2005-09-13 21:05:56

「強い男と弱い女は存在しない」って誰かが言ってた

テーマ:劇評

蜻蛉玉

「ニセS高原から」

作:平田オリザ 演出:島林愛

@こまばアゴラ劇場

「なんかあの人すっごいいい匂いしたんだよね~。」「あんた死体の匂い嗅いだの?」

観客にぜんぶ台詞を聞かせようとしない発声はポツドールに似ているけど、

もしポツドール編の人間が一人でも同じ場にいたら、絶句して愛想笑いも忘れてしまうだろう。


「静かに死を待つ人達」という設定を前面に出していたように感じられた。

厳密に言うと、静かではない。

何度も無意味に呼び出された看護婦は、怒って自分でベルを何度も鳴らす。

彼氏の結婚を告げられた村西は、談話室の床にへたりこんで悲しむ。

「みんな死んじゃったんだよ」と入院四年目の福島はのんびり喋る。「自分は死ぬかもしれない」という事実から、目をそらしている人がいない。


この芝居を見て初めて、

「あ、福島って最後死ぬんだ。死んだように見えるんだ。」

と気づいた。

これで原作の脚本もまともに読んでないことがバレてしまったが、筆者のことはさておいて、蜻蛉玉編「ニセS高原から」で一番強く感じるのは死の匂いであり、看護師をふくめた元気な人と病人の境目である。


だって冒頭に引用したセリフで既に、「死の匂い」の話をしている。原作には

「死んだ人の悪口を言うのは禁止なんですよ」

という会話が出ているが、ここにはそんなムードは無い。

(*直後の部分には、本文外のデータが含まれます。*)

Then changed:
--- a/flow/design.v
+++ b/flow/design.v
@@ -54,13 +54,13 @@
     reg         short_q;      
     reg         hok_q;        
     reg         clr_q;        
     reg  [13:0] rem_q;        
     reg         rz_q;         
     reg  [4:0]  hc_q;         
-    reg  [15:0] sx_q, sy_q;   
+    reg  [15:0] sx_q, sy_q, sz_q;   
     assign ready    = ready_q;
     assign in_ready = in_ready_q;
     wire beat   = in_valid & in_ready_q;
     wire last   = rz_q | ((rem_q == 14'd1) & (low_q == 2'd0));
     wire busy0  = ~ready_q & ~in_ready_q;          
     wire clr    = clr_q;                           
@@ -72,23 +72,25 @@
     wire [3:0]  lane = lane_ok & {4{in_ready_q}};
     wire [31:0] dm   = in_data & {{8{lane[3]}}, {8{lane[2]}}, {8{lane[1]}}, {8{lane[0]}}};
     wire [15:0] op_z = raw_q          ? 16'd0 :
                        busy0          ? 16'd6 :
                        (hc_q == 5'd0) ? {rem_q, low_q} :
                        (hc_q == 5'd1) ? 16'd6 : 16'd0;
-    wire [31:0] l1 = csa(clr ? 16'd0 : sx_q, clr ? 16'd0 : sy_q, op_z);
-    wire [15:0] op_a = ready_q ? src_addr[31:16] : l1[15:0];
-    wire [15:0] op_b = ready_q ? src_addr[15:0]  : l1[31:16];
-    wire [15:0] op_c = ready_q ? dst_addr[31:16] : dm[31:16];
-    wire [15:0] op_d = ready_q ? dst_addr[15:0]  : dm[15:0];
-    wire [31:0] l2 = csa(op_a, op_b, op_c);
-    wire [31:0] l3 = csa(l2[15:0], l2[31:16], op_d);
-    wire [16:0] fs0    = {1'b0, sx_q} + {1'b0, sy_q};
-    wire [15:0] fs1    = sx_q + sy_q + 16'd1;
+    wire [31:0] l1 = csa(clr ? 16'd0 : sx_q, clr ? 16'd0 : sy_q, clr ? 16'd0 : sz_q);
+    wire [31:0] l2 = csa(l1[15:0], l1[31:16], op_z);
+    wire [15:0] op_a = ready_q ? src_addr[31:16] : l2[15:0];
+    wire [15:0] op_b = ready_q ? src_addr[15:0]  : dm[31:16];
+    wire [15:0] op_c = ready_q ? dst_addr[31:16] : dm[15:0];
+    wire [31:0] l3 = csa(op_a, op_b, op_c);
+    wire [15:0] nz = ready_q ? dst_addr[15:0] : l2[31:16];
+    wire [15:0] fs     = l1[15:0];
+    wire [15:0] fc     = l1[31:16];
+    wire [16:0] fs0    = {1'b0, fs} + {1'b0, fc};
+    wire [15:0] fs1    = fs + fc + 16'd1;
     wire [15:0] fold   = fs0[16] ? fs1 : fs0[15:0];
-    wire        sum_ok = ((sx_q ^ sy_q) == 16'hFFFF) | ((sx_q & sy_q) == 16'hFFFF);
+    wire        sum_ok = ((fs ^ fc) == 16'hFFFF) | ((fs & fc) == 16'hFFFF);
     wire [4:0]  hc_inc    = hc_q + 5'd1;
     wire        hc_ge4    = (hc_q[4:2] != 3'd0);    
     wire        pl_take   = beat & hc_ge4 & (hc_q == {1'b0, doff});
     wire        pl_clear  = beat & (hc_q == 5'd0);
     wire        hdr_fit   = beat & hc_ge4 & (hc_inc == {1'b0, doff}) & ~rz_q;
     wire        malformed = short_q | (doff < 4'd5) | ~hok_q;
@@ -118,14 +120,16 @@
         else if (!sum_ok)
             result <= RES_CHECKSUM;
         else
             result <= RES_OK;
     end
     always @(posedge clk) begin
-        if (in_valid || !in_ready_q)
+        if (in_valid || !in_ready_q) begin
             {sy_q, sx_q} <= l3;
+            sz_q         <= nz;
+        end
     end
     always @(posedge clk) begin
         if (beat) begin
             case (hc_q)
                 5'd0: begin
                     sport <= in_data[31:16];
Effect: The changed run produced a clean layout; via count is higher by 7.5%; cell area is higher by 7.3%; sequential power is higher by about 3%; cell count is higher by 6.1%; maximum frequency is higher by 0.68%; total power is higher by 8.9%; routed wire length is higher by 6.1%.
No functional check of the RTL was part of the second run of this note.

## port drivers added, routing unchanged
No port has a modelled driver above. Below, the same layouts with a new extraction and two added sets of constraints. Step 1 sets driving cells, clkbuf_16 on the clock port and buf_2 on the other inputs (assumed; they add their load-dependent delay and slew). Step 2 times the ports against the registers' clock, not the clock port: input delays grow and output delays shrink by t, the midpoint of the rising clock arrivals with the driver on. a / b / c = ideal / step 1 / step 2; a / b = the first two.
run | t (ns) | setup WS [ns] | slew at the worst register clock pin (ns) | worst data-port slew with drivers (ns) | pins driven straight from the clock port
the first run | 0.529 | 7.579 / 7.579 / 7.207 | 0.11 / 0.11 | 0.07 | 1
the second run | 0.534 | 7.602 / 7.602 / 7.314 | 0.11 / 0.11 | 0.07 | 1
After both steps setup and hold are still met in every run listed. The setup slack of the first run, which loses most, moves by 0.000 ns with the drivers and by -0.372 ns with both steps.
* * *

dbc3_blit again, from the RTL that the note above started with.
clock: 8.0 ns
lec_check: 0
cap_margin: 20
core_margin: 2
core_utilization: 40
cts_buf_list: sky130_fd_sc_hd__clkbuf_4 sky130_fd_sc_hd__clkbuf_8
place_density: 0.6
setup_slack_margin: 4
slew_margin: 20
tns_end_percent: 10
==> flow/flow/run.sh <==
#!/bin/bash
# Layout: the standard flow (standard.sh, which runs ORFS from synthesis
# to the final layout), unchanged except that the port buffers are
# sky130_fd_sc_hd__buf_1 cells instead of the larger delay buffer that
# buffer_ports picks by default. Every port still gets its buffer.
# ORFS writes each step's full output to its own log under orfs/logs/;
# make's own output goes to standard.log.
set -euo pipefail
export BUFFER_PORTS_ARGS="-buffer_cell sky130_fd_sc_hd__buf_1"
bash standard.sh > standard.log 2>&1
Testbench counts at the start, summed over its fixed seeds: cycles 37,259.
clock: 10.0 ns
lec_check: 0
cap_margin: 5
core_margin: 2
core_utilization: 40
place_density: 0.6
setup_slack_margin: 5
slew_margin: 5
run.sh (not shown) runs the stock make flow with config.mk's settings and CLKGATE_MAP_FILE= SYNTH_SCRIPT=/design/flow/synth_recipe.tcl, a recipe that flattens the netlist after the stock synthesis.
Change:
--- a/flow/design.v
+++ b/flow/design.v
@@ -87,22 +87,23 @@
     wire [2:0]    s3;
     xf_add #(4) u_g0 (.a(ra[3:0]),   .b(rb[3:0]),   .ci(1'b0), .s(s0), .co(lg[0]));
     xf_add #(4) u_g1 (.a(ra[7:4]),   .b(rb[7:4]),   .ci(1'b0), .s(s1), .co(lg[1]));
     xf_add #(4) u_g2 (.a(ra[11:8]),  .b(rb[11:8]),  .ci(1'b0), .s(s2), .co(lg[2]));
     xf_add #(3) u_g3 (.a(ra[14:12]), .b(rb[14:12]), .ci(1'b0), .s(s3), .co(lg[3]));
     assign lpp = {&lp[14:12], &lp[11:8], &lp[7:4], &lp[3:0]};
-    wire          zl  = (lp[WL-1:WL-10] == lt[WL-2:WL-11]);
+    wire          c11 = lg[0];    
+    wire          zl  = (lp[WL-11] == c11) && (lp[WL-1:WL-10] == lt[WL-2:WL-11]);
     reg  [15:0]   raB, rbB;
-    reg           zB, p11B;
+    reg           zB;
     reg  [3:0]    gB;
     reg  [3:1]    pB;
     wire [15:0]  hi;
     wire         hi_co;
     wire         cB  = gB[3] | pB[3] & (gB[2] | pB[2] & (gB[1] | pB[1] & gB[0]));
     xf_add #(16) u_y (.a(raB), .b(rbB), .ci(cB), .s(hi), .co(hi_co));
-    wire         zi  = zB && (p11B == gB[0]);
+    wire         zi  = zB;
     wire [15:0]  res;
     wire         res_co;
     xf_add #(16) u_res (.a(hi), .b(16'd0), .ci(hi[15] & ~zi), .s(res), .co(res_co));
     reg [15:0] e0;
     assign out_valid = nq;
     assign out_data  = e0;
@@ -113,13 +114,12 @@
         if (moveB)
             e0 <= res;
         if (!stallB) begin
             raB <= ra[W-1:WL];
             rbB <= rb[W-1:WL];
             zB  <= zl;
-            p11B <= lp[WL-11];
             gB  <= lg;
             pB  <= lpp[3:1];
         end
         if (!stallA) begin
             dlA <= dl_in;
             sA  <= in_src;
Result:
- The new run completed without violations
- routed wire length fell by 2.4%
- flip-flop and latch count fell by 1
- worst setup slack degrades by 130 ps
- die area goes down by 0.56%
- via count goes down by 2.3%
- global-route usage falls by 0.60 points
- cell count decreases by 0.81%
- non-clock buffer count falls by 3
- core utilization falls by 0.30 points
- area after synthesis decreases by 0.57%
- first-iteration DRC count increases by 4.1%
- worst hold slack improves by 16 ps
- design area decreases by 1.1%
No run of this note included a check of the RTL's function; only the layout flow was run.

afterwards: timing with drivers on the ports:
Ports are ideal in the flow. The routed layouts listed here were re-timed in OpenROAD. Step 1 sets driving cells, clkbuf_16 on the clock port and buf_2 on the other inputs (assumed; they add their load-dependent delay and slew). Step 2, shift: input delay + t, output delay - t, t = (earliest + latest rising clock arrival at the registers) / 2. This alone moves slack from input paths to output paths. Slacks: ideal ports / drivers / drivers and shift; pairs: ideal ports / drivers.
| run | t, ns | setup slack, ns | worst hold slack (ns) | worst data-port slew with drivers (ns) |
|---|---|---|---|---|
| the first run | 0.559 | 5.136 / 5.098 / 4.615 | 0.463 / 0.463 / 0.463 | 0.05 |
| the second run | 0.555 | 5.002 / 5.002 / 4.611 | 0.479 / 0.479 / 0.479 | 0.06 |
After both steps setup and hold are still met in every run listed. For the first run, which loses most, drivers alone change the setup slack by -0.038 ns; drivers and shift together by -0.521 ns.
Context: an optimization exercise on an open-source flow, tuned for small area. The choices shown serve that exercise and are no tape-out recipe. In this exercise RTL edits were held to simulation tests only and were not proved equivalent to the original. The clock port is modelled as an ideal driver; clocking choices that lean on that would not hold on a real chip.

==> module x10_ctrl, before the edit <==
module x10_ctrl (
    input  wire       clk,
    input  wire       load,
    input  wire [2:0] cfg_sel,
    input  wire [2:0] cfg_max,
    input  wire [2:0] cfg_mult,
    input  wire [1:0] cfg_idle,
    input  wire       act_valid,
    input  wire [2:0] act_unit,
    input  wire       act_on,
    input  wire       slow_tick,
    output reg        od_valid,
    output wire [2:0] od_slot,
    output wire [2:0] mux_slot
);
    reg       m3, m4;
    reg [2:0] scan_mult;
    reg [1:0] idle_mode;
    reg [2:0] cam;
    reg       scan;
    reg [3:0] tcnt;
    assign mux_slot = cam;
    assign od_slot  = mux_slot;
    wire idle_scan = (idle_mode == 2'd0);
    wire idle_prio = (idle_mode == 2'd1);
    wire [2:0] max_c  = {m4, !m4, m3 & !m4};
    wire       at_max = cam[2] | (cam[1] & (!m3 | (cam[0] & !m4)));    
    wire [2:0] prev_c = (cam[2:1] == 2'b00) ? max_c : cam - 3'd1;
    wire [2:0] next_c = at_max ? 3'd1 : cam + 3'd1;
    wire [2:0] k = act_unit;
    wire [4:1] u_hot = {k == 3'b110, k == 3'b100, k == 3'b111, k == 3'b101};
    wire [2:0] u_bin = {u_hot[4], u_hot[2] | u_hot[3], u_hot[1] | u_hot[3]};
    wire u_ok  = u_hot[1] | u_hot[2] | (u_hot[3] & m3) | (u_hot[4] & m4);
    wire u5    = (k == 3'b001);
    wire u6    = (k == 3'b011);
    wire hit   = (|u_hot) & (u_bin == cam);
    wire a_row  = act_valid & (u_ok | u5 | u6);
    wire a_sel  = act_valid & act_on & u_ok;                      
    wire a_off  = act_valid & !act_on & hit;                      
    wire a_scan = act_valid & act_on & u5;
    wire a_sel0 = act_valid & !act_on & u5;
    wire a_prev = act_valid & act_on & u6;
    wire a_next = act_valid & !act_on & u6;
    wire t_wrap = slow_tick & (tcnt == 4'd0);
    wire pol    = a_off | (t_wrap & !scan);                       
    wire p_scan = pol & idle_scan;
    wire p_prio = pol & idle_prio;
    wire go_nxt = a_next | (t_wrap & scan);
    wire stop   = a_sel | a_sel0 | a_prev | a_next | p_prio;      
    wire start  = a_scan | p_scan;                                
    wire [2:0] nx_cam = a_sel  ? u_bin :
                        a_prev ? prev_c :
                        go_nxt ? next_c :
                        p_prio ? 3'd1 :
                        a_sel0 ? 3'd0 : cam;
    wire nx_scan = !stop & (start | scan);
    wire nx_od   = a_prev | go_nxt | (a_sel & !hit) | (a_sel0 & |cam) | (p_prio & (cam != 3'd1));
    wire t_clr   = t_wrap | (a_row & !(scan & !stop));
    wire t_inc   = slow_tick & !t_wrap;
    always @(posedge clk) begin
        if (load) begin
            m3        <= cfg_max[2] | cfg_max[0];
            m4        <= cfg_max[2];
            scan_mult <= cfg_mult;
            idle_mode <= cfg_idle;
            tcnt      <= (cfg_idle == 2'd0) ? {1'b0, cfg_mult} : 4'd12;
            cam       <= (cfg_idle == 2'd1) ? 3'd1 : cfg_sel;
            scan      <= (cfg_idle == 2'd0);
            od_valid  <= 1'b1;
        end else begin
            cam       <= nx_cam;
            scan      <= nx_scan;
            if (t_clr | t_inc)
                tcnt  <= t_clr ? (nx_scan ? {1'b0, scan_mult} : 4'd12) : tcnt - 4'd1;
            od_valid  <= nx_od;
        end
    end
endmodule
Settings: LEC_CHECK=0, CAP_MARGIN=20, CORE_MARGIN=2, CORE_UTILIZATION=40, SLEW_MARGIN=20; clock period 10.0 ns.
standard.sh (not shown) runs the stock make flow with config.mk's settings and CLKGATE_MAP_FILE= SYNTH_SCRIPT=/design/flow/synth_recipe.tcl, a recipe that flattens the netlist after the stock synthesis.
==> flow/flow/run.sh <==
#!/bin/bash
# Own layout flow: the standard flow (standard.sh, all ORFS steps) with
#  - the standard synthesis script (synth_recipe.tcl), except that its ABC
#    call uses the area-oriented mapping script flow/area.abc; the registers
#    are mapped before ABC runs, so they are the standard synthesis's
#  - the settings in flow/extra.mk added to the standard flow's config.mk, and
#    flow/leaf_cts.tcl run around clock_tree_synthesis (PRE_CTS_TCL)
# Each tool's full output is in own_flow.log and in ORFS's logs under orfs/.
set -euo pipefail
W=$(pwd)
F="$W/flow"
{
  echo "proc abc {args} { set i [lsearch -exact \$args -script]; if {\$i >= 0} { lset args [expr {\$i + 1}] {$F/area.abc} }; yosys abc {*}\$args }"
  cat "$W/synth_recipe.tcl"
} > "$W/own_synth.tcl"
cp "$W/config.mk" "$W/own_config.mk"
cat "$F/extra.mk" >> "$W/own_config.mk"
echo "export PRE_CTS_TCL = $F/leaf_cts.tcl" >> "$W/own_config.mk"
sed -e "s#SYNTH_SCRIPT=[^ ]*#SYNTH_SCRIPT=$W/own_synth.tcl#" \
    -e "s#DESIGN_CONFIG=[^ ]*#DESIGN_CONFIG=$W/own_config.mk#" \
    "$W/standard.sh" > "$W/own_standard.sh"
bash "$W/own_standard.sh" > "$W/own_flow.log" 2>&1
Other scripts of this flow, unchanged in this note and not shown: flow/flow/area.abc, flow/flow/extra.mk, flow/flow/leaf_cts.tcl
Then changed:
--- a/flow/design.v
+++ b/flow/design.v
@@ -17,22 +17,21 @@
     reg [2:0] scan_mult;
     reg [1:0] idle_mode;
-    reg [2:0] cam;
+    reg [4:1] cam;
     reg       scan;
     reg [3:0] tcnt;
-    assign mux_slot = cam;
+    assign mux_slot = {cam[4], cam[2] | cam[3], cam[1] | cam[3]};
     assign od_slot  = mux_slot;
     wire idle_scan = (idle_mode == 2'd0);
     wire idle_prio = (idle_mode == 2'd1);
-    wire [2:0] max_c  = {m4, !m4, m3 & !m4};
-    wire       at_max = cam[2] | (cam[1] & (!m3 | (cam[0] & !m4)));    
-    wire [2:0] prev_c = (cam[2:1] == 2'b00) ? max_c : cam - 3'd1;
-    wire [2:0] next_c = at_max ? 3'd1 : cam + 3'd1;
+    wire       low   = !(cam[4] | cam[3] | cam[2]);           
+    wire [4:1] prev_c = {low & m4, cam[4] | (low & m3 & !m4), cam[3] | (low & !m3), cam[2]};
+    wire [4:1] next_c = {cam[3] & m4, cam[2] & m3, cam[1],
+                         !(cam[1] | cam[2] | cam[3]) | (cam[2] & !m3) | (cam[3] & !m4)};
     wire [2:0] k = act_unit;
     wire [4:1] u_hot = {k == 3'b110, k == 3'b100, k == 3'b111, k == 3'b101};
-    wire [2:0] u_bin = {u_hot[4], u_hot[2] | u_hot[3], u_hot[1] | u_hot[3]};
     wire u_ok  = u_hot[1] | u_hot[2] | (u_hot[3] & m3) | (u_hot[4] & m4);
     wire u5    = (k == 3'b001);
     wire u6    = (k == 3'b011);
-    wire hit   = (|u_hot) & (u_bin == cam);
+    wire hit   = |(u_hot & cam);
     wire a_row  = act_valid & (u_ok | u5 | u6);
     wire a_sel  = act_valid & act_on & u_ok;                      
@@ -49,11 +48,11 @@
     wire stop   = a_sel | a_sel0 | a_prev | a_next | p_prio;      
     wire start  = a_scan | p_scan;                                
-    wire [2:0] nx_cam = a_sel  ? u_bin :
+    wire [4:1] nx_cam = a_sel  ? u_hot :
                         a_prev ? prev_c :
                         go_nxt ? next_c :
-                        p_prio ? 3'd1 :
-                        a_sel0 ? 3'd0 : cam;
+                        p_prio ? 4'b0001 :
+                        a_sel0 ? 4'b0000 : cam;
     wire nx_scan = !stop & (start | scan);
-    wire nx_od   = a_prev | go_nxt | (a_sel & !hit) | (a_sel0 & |cam) | (p_prio & (cam != 3'd1));
+    wire nx_od   = a_prev | go_nxt | (a_sel & !hit) | (a_sel0 & |cam) | (p_prio & !cam[1]);
     wire t_clr   = t_wrap | (a_row & !(scan & !stop));
     wire t_inc   = slow_tick & !t_wrap;
@@ -65,5 +64,6 @@
             idle_mode <= cfg_idle;
             tcnt      <= (cfg_idle == 2'd0) ? {1'b0, cfg_mult} : 4'd12;
-            cam       <= (cfg_idle == 2'd1) ? 3'd1 : cfg_sel;
+            cam       <= (cfg_idle == 2'd1) ? 4'b0001 :
+                         {cfg_sel == 3'd4, cfg_sel == 3'd3, cfg_sel == 3'd2, cfg_sel == 3'd1};
             scan      <= (cfg_idle == 2'd0);
             od_valid  <= 1'b1;
=> Worst setup slack gains 410 ps; first-iteration DRC count is higher by 29%; die area is about the same; hold slack loses 16 ps; routed wire length goes up by about 3.4%.

[static timing again, ports no longer ideal]
Ports are ideal in the flow. The routed layouts listed here were re-timed in OpenROAD.
Step 1 (the two cells are an assumption about what drives the block):
set clk [get_ports {clk}]
set_driving_cell -lib_cell sky130_fd_sc_hd__clkbuf_16 $clk
set_driving_cell -lib_cell sky130_fd_sc_hd__buf_2 [delete_from_list [all_inputs] $clk]
Step 2 also shifts input and output timing later by t, the mid clock arrival at the registers, as if the neighbouring blocks saw the same clock.
a / b / c = no drivers / after step 1 / after step 2; a / b = the first two.
run | t, ns | setup WS [ns] | latest minus earliest clock arrival (ns)
the first run | 0.358 | 5.201 / 5.209 / 4.852 | 0.029 / 0.029
the second run | 0.366 | 5.606 / 5.609 / 5.242 | 0.034 / 0.033
After both steps every run listed still meets setup and hold. The setup slack of the second run, which loses most, moves by +0.003 ns with the drivers and by -0.364 ns with both steps.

看病に来ている姉は弟の退院を信じているし、村西はさんざ泣いた後で立ち直るだろう。

不安や苦しみを表に出せる人はしぶとくて強いということがよく分かった。


男女が逆転したことで、エピソードがいくつか減っていた。

福島を含めた二組のカップルが、以前は違う組み合わせで付き合っていたこと。

患者の兄妹(蜻蛉玉編では姉と弟)が、恋愛関係にあるらしいこと。

全体的に隠し事が少なくなったので、無難な現実にどろっと過去がにじむようなシーンも減った。

患者の弟と福島の間の色恋沙汰も、親子愛がゆがんだような感じになって、福島の夢の中で表現される。

詩的な雰囲気が強いぶん、人によってはさっぱりしすぎている印象を受けるかもしれない。

どろどろした部分を思いきり見せることで、青春ドラマっぽさが少し入った。


登場人物の男女を逆転させただけで、こんなに話が変わってしまう。

男女の違いがはっきりした代わりに、演出家と脚本家の境目が分からなくなった作品だった。